`config.mk`:
```
export PLATFORM = sky130hd
export DESIGN_NAME = uart_cmd_frame_engine
export DESIGN_NICKNAME = d
export VERILOG_FILES = /design/src/rtl/uart_cmd_pkg.sv /design/src/rtl/uart_cmd_alu.sv /design/src/rtl/uart_cmd_frame_engine.sv
export SDC_FILE = /design/constraint.sdc
export NUM_CORES = 1
export LEC_CHECK = 0
export CAP_MARGIN = 20
export CORE_MARGIN = 2
export CORE_UTILIZATION = 55
export DETAILED_ROUTE_END_ITERATION = 10
export DONT_BUFFER_PORTS = 1
export HOLD_SLACK_MARGIN = 0.08
export PLACE_DENSITY = 0.79
export SLEW_MARGIN = 40
export SYNTH_ARGS = -nofsm -noshare
export SYNTH_HDL_FRONTEND = slang
export SYNTH_SLANG_ARGS = --single-unit
```
`constraint.sdc`:
```
create_clock -name clk -period 4.9 [get_ports clk]
set_input_delay 1.225 -clock clk [delete_from_list [all_inputs] [get_ports clk]]
set_output_delay 1.225 -clock clk [all_outputs]
set_load 0.005 [all_outputs]
```
`src/rtl/uart_cmd_pkg.sv`:
```
// Shared constants and FSM encoding for the UART command frame engine.
// Optional feature macro: UART_CMD_MUL_EN (adds opcode 0x08 MUL).
package uart_cmd_pkg;

    // Frame headers
    localparam logic [7:0] SOF_BYTE   = 8'hA5;
    localparam logic [7:0] RSP_HDR    = 8'h5A;

    // Opcodes
    localparam logic [7:0] OP_ADD     = 8'h00;
    localparam logic [7:0] OP_SUB     = 8'h01;
    localparam logic [7:0] OP_AND     = 8'h02;
    localparam logic [7:0] OP_OR      = 8'h03;
    localparam logic [7:0] OP_XOR     = 8'h04;
    localparam logic [7:0] OP_SHL     = 8'h05;
    localparam logic [7:0] OP_SHR     = 8'h06;
    localparam logic [7:0] OP_CMP     = 8'h07;
    localparam logic [7:0] OP_MUL     = 8'h08;

    // Status codes; bit7 flags ADD carry / SUB borrow / MUL overflow
    localparam logic [7:0] STS_OK      = 8'h00;
    localparam logic [7:0] STS_BAD_OP  = 8'h01;
    localparam logic [7:0] STS_CHK_ERR = 8'h02;
    localparam logic [7:0] STS_CARRY   = 8'h80;

    typedef enum logic [2:0] {
        S_IDLE,
        S_OPC,
        S_OPA,
        S_OPB,
        S_CHK,
        S_EXEC,
        S_RESP
    } state_t;

endpackage

```
`src/rtl/uart_cmd_alu.sv`:
```
// Combinational ALU for the UART command frame engine, OPERAND_W wide.
// Optional feature macro: UART_CMD_MUL_EN (opcode 0x08 MUL; otherwise bad opcode).
module uart_cmd_alu
    import uart_cmd_pkg::*;
#(
    parameter int OPERAND_W = 16
) (
    input  logic [OPERAND_W-1:0] a,
    input  logic [OPERAND_W-1:0] b,
    input  logic [7:0]           op,
    output logic [OPERAND_W-1:0] res,
    output logic                 carry,
    output logic                 bad_op
);

    localparam int SW = (OPERAND_W > 1) ? $clog2(OPERAND_W) : 1;

    logic [SW-1:0]      shamt;
    logic [OPERAND_W:0] sum;
    logic [OPERAND_W:0] diff;

    // OPERAND_W may be 24, so the shift amount needs a true modulo
    assign shamt = SW'(b % OPERAND_W);
    assign sum   = {1'b0, a} + {1'b0, b};
    assign diff  = {1'b0, a} - {1'b0, b};

`ifdef UART_CMD_MUL_EN
    logic [2*OPERAND_W-1:0] prod;
    assign prod = a * b;
`endif

    // Opcode decode; carry doubles as borrow for SUB and overflow for MUL
    always_comb begin
        res    = '0;
        carry  = 1'b0;
        bad_op = 1'b0;
        case (op)
            OP_ADD: begin res = sum[OPERAND_W-1:0];  carry = sum[OPERAND_W];  end
            OP_SUB: begin res = diff[OPERAND_W-1:0]; carry = diff[OPERAND_W]; end
            OP_AND: res = a & b;
            OP_OR:  res = a | b;
            OP_XOR: res = a ^ b;
            OP_SHL: res = a << shamt;
            OP_SHR: res = a >> shamt;
            OP_CMP: res = {{(OPERAND_W-1){1'b0}}, (a < b)};
`ifdef UART_CMD_MUL_EN
            OP_MUL: begin
                res   = prod[OPERAND_W-1:0];
                carry = |prod[2*OPERAND_W-1:OPERAND_W];
            end
`endif
            default: bad_op = 1'b1;
        endcase
    end

endmodule

```
`src/rtl/uart_cmd_frame_engine.sv`:
```
// UART command frame engine: assembles A5-framed commands, verifies the XOR
// checksum, runs the ALU and streams a 5A-framed response to UART_TX.
// Optional feature macro: UART_CMD_MUL_EN (enables MUL in uart_cmd_alu).
module uart_cmd_frame_engine
    import uart_cmd_pkg::*;
#(
    parameter int OPERAND_W      = 16,
    parameter int TIMEOUT_CYCLES = 100000
) (
    input  logic                 clk,
    input  logic                 reset,
    input  logic [7:0]           rx_data,
    input  logic                 rx_valid,
    input  logic                 tx_busy,
    output logic                 tx_start,
    output logic [7:0]           tx_data,
    output logic [OPERAND_W-1:0] result,
    output logic                 result_valid,
    output logic                 timeout,
    output logic                 rx_overrun
);

    localparam int NB = OPERAND_W / 8;
    localparam int TW = (TIMEOUT_CYCLES > 1) ? $clog2(TIMEOUT_CYCLES + 1) : 1;
    localparam logic [TW-1:0] TMO_LAST = TW'((TIMEOUT_CYCLES > 0) ? TIMEOUT_CYCLES - 1 : 0);
    localparam logic [3:0] LAST_OPB = 4'(NB - 1);
    localparam logic [3:0] LAST_TX  = 4'(NB + 2);

    state_t               state, state_nx;
    logic [7:0]           op_r, chk_acc, status_r, rchk;
    logic [OPERAND_W-1:0] a_r, b_r, resp_res, alu_res;
    logic                 alu_carry, alu_bad, chk_ok, tx_start_q;
    logic                 in_frame, tmo_term, tmo_hit;
    logic [3:0]           byte_cnt, tx_idx;
    logic [TW-1:0]        tmo_cnt;

    uart_cmd_alu #(.OPERAND_W(OPERAND_W)) u_alu (
        .a      (a_r),
        .b      (b_r),
        .op     (op_r),
        .res    (alu_res),
        .carry  (alu_carry),
        .bad_op (alu_bad)
    );

    assign in_frame = (state == S_OPC) || (state == S_OPA) || (state == S_OPB) || (state == S_CHK);
    assign tmo_term = (TIMEOUT_CYCLES != 0) && (tmo_cnt == TMO_LAST);

    // State register
    always_ff @(posedge clk or negedge reset) begin
        if (!reset) state <= S_IDLE;
        else        state <= state_nx;
    end

    // Next state, TX request and timeout detection; an arriving byte beats the timeout
    always_comb begin
        state_nx = state;
        tx_start = 1'b0;
        tmo_hit  = 1'b0;
        case (state)
            S_IDLE: if (rx_valid && rx_data == SOF_BYTE) state_nx = S_OPC;
            S_OPC:  if (rx_valid) state_nx = S_OPA;
            S_OPA:  if (rx_valid && byte_cnt == LAST_OPB) state_nx = S_OPB;
            S_OPB:  if (rx_valid && byte_cnt == LAST_OPB) state_nx = S_CHK;
            S_CHK:  if (rx_valid) state_nx = S_EXEC;
            S_EXEC: state_nx = S_RESP;
            S_RESP: begin
                // busy lags start by a cycle, so also hold off right after a pulse
                if (!tx_busy && !tx_start_q) begin
                    tx_start = 1'b1;
                    if (tx_idx == LAST_TX) state_nx = S_IDLE;
                end
            end
            default: state_nx = S_IDLE;
        endcase
        if (in_frame && !rx_valid && tmo_term) begin
            tmo_hit  = 1'b1;
            state_nx = S_IDLE;
        end
    end

    // Response byte mux: header, status, result MSB first, checksum
    always_comb begin
        rchk = status_r;
        for (int i = 0; i < NB; i++) rchk = rchk ^ resp_res[8*i +: 8];
        tx_data = 8'h00;
        if (state == S_RESP) begin
            if (tx_idx == 4'd0)         tx_data = RSP_HDR;
            else if (tx_idx == 4'd1)    tx_data = status_r;
            else if (tx_idx == LAST_TX) tx_data = rchk;
            else begin
                for (int i = 0; i < NB; i++)
                    if (tx_idx == 4'(i + 2)) tx_data = resp_res[8*(NB-1-i) +: 8];
            end
        end
    end

    // Frame capture, checksum, execution, pulses and counters
    always_ff @(posedge clk or negedge reset) begin
        if (!reset) begin
            op_r         <= '0;
            a_r          <= '0;
            b_r          <= '0;
            chk_acc      <= '0;
            chk_ok       <= 1'b0;
            byte_cnt     <= '0;
            tx_idx       <= '0;
            tmo_cnt      <= '0;
            status_r     <= '0;
            resp_res     <= '0;
            result       <= '0;
            result_valid <= 1'b0;
            timeout      <= 1'b0;
            rx_overrun   <= 1'b0;
            tx_start_q   <= 1'b0;
        end else begin
            result_valid <= 1'b0;
            timeout      <= tmo_hit;
            rx_overrun   <= rx_valid && (state == S_EXEC || state == S_RESP);
            tx_start_q   <= tx_start;
            tmo_cnt      <= (in_frame && !rx_valid) ? tmo_cnt + 1'b1 : '0;
            case (state)
                S_IDLE: begin
                    byte_cnt <= '0;
                    chk_acc  <= '0;
                end
                S_OPC: if (rx_valid) begin
                    op_r    <= rx_data;
                    chk_acc <= chk_acc ^ rx_data;
                end
                S_OPA: if (rx_valid) begin
                    a_r      <= OPERAND_W'({a_r, rx_data});
                    chk_acc  <= chk_acc ^ rx_data;
                    byte_cnt <= (byte_cnt == LAST_OPB) ? 4'd0 : byte_cnt + 4'd1;
                end
                S_OPB: if (rx_valid) begin
                    b_r      <= OPERAND_W'({b_r, rx_data});
                    chk_acc  <= chk_acc ^ rx_data;
                    byte_cnt <= (byte_cnt == LAST_OPB) ? 4'd0 : byte_cnt + 4'd1;
                end
                S_CHK: if (rx_valid) chk_ok <= (chk_acc == rx_data);
                S_EXEC: begin
                    tx_idx <= '0;
                    // a corrupt frame cannot be trusted, so checksum error outranks bad opcode
                    if (!chk_ok) begin
                        status_r <= STS_CHK_ERR;
                        resp_res <= '0;
                    end else if (alu_bad) begin
                        status_r <= STS_BAD_OP;
                        resp_res <= '0;
                    end else begin
                        status_r     <= alu_carry ? STS_CARRY : STS_OK;
                        resp_res     <= alu_res;
                        result       <= alu_res;
                        result_valid <= 1'b1;
                    end
                end
                S_RESP: if (tx_start) tx_idx <= tx_idx + 4'd1;
                default: ;
            endcase
        end
    end

endmodule

```
==> results by group <==
Run status
  – Outcome: finished clean

Clocking
  – Hold_buf cts: 0
  – Clock buffer depth: 2
  – CTS root buffer: clkbuf_16
  – Post-CTS setup buffers: 0
  – Clk slew on worst S/H paths: ~0.07 ns
  – Post-cts resize count: 0
  – CTS tree: built
  – Clock Latency Late Sink: 0.44 ns
  – H-Tree Level Count: 4
  – Num CTS Buffers: 17
  – Sink Count: 116

Die
  – Area of the die: between 15,000 and 20,000 um^2
  – Initial core utilization: ~56%
  – I/O pins: 40
  – Die height: about 130 um
  – Core area: 16,500 um^2
  – Rows: 47
  – Die width: roughly 130 um

Synthesis
  – Post-synth EDFFs: 0
  – Syn_nets: between 1,000 and 1,500
  – Ys Warns: 0
  – Post-synth top cells: 116 x dfrtp_1, 113 x nand2_1, 97 x o21ai_0
  – Top area cells in the synthesized netlist: dfrtp_1 31%, ha_1 8.0%, o21ai_0 5.2%
  – Asr flop ratio synth: 100%
  – Yosys reg bits: around 120
  – Synthesized area per cell: 8.56 um^2
  – Post-synthesis sequential area ratio: around a third
  – Count leader, synth: dfrtp_1
  – Cells after Synth: 1,081
  – Share of the synthesized area in the top cell type: between 30% and 40%
  – Netlist cell types: just under 80
  – Mapped cell area: between 9000 and 10,000 um^2
  – Ys flop type: dfrtp_1
  – Cell taking the most area after synthesis: dfrtp_1

Timing
  – Final Worst Setup Slack: roughly 1.3 ns
  – Period minus WS final: roughly 3.6 ns
  – Max Freq: 281 MHz
  – Endpoints failing setup: 0
  – Relative slew slack: between 40 and 50%
  – Final setup TNS: 0 ns
  – Hold Fails Final Rpt: 0
  – Fin. max-slew vios: 0
  – Worst Tran Pin Value: 0.855 ns
  – RSZ-0062 raised after global routing: false
  – Clk_skew: 0.0185 ns
  – Period Utilization, post-route: 72.6%

Critical path
  – Crit path max fanout: 7
  – Crit end category: output port
  – Cells along the critical path: ha_1 -> nor4b_1 -> a32oi_1 -> o211ai_1 -> o21ai_0 -> a21oi_1
  – Buf+Inv Stages, Crit Path: 0
  – Crit path DAT: about 2.3 ns
  – RR Startpoint: b_r[1]$_DFFE_PN0P_
  – Critical path's top delay family: simple AND/OR/NAND/NOR gates
  – Worst Setup SP: tx_idx[0]$_DFFE_PN0P_
  – Critical path type: reg2out
  – Crit start category: flip-flop
  – Critical path's slowest cell: nor4b_1
  – Worst path max stage delay: ~0.60 ns
  – Required @ worst endpoint: 3.67 ns

GRT
  – Largest net degree at the start of global routing: ~120
  – Overflow after GRT: 0
  – Vias in the first global route: just over 8,000
  – GRT Util Overall: about a third
  – First-pass GRT wire length: 47,300 um
  – Initial antenna violation count: 0

Detailed routing
  – DR WL/cell: between 20 and 25 um
  – Routed Antenna Nets: 0
  – Vias: slightly below 9,000
  – DR pass1 iterations: 8
  – Initial DRC Count: 989
  – DR vias/cell: 6.77
  – Final wirelength: approximately 30,000 um
  – # DRC: 0

Pwr
  – VDD IR max: roughly 0.00047 V
  – Leak Pwr: approximately 4.2 nW
  – Post-layout power: 7.00 mW
  – Pwr per Cell Area: just over 700 nW/um^2

Final layout
  – Final Core Density: between 60% and 70%
  – Layout Nets: ~1,100
  – Layout area overhead: 7.34%
  – Antenna Cells: 0
  – Non-Filler Instances: 1,280
  – Fraction of layout cells with a size suffix above 1: under 10%

Job
  – Max-Cap Viols: 0

Placement
  – Hpwl dp: 21,200 um
  – Setup Slack @ Placement: around 1.6 ns
  – Port Buffers: 0
  – Inst Count DP: between 1,000 and 1,500
  – Routability cong.: 1.10

Min path
  – HP Class: in2async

PROBLEM DESCRIPTION: Copy out precisely those lines which run from the one containing "Non-Filler Instances: 1,280" to the end of the material.

ANSWER TO THE EXERCISE:
  – Non-Filler Instances: 1,280
  – Fraction of layout cells with a size suffix above 1: under 10%

Job
  – Max-Cap Viols: 0

Placement
  – Hpwl dp: 21,200 um
  – Setup Slack @ Placement: around 1.6 ns
  – Port Buffers: 0
  – Inst Count DP: between 1,000 and 1,500
  – Routability cong.: 1.10

Min path
  – HP Class: in2async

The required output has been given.